▼

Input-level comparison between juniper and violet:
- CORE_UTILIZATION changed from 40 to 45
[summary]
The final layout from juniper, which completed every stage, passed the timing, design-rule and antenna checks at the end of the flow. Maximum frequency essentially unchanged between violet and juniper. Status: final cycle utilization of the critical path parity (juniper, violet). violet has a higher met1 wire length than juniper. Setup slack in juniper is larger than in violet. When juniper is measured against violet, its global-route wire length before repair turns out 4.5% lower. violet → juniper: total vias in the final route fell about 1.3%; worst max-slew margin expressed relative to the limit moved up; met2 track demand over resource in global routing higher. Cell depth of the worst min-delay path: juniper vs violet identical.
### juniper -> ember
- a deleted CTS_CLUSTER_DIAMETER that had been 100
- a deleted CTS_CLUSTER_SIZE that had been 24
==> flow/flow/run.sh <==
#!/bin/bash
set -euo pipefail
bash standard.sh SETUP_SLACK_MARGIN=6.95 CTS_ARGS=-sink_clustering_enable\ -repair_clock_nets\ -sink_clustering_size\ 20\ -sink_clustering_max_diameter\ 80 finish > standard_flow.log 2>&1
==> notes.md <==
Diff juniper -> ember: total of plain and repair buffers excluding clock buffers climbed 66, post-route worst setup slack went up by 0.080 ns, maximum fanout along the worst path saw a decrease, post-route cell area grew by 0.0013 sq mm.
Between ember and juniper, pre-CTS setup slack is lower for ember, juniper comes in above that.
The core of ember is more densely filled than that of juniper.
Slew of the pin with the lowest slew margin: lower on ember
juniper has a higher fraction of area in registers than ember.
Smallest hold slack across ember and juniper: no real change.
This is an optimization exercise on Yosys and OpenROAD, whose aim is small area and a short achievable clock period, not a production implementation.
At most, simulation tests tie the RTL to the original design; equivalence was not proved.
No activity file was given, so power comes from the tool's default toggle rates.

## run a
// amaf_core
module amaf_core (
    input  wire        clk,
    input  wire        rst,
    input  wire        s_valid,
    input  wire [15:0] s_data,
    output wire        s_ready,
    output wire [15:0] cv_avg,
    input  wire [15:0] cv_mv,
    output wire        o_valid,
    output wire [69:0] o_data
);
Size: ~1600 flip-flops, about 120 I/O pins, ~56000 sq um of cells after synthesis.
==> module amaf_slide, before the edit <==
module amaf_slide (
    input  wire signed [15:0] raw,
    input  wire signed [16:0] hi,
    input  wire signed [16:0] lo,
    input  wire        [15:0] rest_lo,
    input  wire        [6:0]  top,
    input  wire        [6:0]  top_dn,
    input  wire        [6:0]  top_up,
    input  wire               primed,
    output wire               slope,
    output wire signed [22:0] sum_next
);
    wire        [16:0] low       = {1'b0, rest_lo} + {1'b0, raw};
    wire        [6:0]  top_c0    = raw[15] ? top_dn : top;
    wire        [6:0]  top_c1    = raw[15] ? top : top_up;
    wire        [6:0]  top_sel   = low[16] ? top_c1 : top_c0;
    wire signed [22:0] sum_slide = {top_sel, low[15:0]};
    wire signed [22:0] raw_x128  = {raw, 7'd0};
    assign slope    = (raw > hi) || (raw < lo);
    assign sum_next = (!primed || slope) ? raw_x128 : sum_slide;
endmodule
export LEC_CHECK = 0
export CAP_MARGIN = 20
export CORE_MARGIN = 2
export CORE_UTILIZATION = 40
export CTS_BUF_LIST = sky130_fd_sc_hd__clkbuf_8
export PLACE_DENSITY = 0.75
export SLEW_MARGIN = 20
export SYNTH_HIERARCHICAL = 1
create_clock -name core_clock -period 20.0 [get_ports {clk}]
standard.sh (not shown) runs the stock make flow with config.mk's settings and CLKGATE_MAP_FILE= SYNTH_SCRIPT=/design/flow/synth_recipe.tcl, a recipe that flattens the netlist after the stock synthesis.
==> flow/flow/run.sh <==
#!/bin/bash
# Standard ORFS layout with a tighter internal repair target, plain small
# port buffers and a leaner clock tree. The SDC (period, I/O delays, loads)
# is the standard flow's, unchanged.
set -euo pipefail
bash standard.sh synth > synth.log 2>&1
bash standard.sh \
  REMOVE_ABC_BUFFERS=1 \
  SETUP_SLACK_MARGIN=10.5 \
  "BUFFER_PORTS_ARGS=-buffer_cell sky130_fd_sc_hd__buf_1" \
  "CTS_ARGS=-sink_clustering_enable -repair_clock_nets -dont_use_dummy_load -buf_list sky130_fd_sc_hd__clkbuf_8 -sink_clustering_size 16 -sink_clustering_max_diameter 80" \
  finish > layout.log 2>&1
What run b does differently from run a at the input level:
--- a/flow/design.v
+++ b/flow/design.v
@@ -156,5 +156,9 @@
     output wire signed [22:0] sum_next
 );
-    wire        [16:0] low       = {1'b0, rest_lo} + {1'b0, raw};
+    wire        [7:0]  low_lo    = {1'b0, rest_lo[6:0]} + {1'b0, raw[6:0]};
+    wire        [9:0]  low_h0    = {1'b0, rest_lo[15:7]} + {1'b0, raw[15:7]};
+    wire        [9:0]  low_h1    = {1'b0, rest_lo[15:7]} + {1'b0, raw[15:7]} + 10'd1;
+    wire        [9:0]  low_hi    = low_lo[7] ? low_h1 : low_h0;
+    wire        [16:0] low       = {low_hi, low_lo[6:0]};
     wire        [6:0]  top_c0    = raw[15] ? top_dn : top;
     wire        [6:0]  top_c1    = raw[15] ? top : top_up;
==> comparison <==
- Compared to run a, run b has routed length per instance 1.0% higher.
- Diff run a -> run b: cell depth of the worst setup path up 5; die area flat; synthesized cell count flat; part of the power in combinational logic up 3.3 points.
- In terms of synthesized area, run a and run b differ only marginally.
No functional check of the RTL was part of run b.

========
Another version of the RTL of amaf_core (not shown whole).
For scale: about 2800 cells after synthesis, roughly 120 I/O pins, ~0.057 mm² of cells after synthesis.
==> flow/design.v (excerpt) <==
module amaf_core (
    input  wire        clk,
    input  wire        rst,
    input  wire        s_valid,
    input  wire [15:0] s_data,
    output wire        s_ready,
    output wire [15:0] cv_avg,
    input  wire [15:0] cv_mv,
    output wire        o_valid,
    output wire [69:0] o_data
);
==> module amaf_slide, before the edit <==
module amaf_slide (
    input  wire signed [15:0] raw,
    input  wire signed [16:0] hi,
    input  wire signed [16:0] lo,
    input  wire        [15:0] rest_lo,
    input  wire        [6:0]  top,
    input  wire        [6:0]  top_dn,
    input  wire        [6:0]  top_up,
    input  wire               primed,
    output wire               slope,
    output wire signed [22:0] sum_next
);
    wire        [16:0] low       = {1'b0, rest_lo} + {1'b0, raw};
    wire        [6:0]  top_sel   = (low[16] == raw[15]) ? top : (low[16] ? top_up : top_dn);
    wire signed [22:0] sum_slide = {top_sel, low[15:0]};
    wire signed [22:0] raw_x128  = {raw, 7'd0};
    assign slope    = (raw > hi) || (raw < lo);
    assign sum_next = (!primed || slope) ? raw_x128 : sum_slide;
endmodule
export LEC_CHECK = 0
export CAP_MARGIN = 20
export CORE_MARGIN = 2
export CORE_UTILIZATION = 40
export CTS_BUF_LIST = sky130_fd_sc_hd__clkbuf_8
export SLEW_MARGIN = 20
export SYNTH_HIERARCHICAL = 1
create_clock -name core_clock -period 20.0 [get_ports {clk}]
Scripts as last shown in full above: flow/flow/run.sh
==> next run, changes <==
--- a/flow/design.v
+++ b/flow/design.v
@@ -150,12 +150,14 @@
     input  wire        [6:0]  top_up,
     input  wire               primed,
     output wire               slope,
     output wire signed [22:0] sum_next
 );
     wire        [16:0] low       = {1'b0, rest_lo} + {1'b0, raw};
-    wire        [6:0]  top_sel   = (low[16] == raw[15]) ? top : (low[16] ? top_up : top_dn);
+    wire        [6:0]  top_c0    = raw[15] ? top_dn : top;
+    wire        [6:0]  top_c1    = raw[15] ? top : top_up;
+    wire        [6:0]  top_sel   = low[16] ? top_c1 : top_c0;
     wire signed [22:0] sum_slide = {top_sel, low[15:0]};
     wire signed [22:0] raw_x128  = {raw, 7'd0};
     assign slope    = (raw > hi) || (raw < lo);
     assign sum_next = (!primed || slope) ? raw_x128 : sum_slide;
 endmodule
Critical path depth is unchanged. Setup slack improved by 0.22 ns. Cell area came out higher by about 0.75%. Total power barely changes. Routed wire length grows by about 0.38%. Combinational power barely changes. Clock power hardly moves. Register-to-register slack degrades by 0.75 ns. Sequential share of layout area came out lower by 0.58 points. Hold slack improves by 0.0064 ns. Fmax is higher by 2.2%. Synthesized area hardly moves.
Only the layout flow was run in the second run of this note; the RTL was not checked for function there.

▲

◆ What to do ◆
Everything in the material above from the line that has "- a deleted CTS_CLUSTER_DIAMETER" through the line that has "Slew of the" must be duplicated exactly, with no other lines given.

◆ Answer area ◆
- a deleted CTS_CLUSTER_DIAMETER that had been 100
- a deleted CTS_CLUSTER_SIZE that had been 24
==> flow/flow/run.sh <==
#!/bin/bash
set -euo pipefail
bash standard.sh SETUP_SLACK_MARGIN=6.95 CTS_ARGS=-sink_clustering_enable\ -repair_clock_nets\ -sink_clustering_size\ 20\ -sink_clustering_max_diameter\ 80 finish > standard_flow.log 2>&1
==> notes.md <==
Diff juniper -> ember: total of plain and repair buffers excluding clock buffers climbed 66, post-route worst setup slack went up by 0.080 ns, maximum fanout along the worst path saw a decrease, post-route cell area grew by 0.0013 sq mm.
Between ember and juniper, pre-CTS setup slack is lower for ember, juniper comes in above that.
The core of ember is more densely filled than that of juniper.
Slew of the pin with the lowest slew margin: lower on ember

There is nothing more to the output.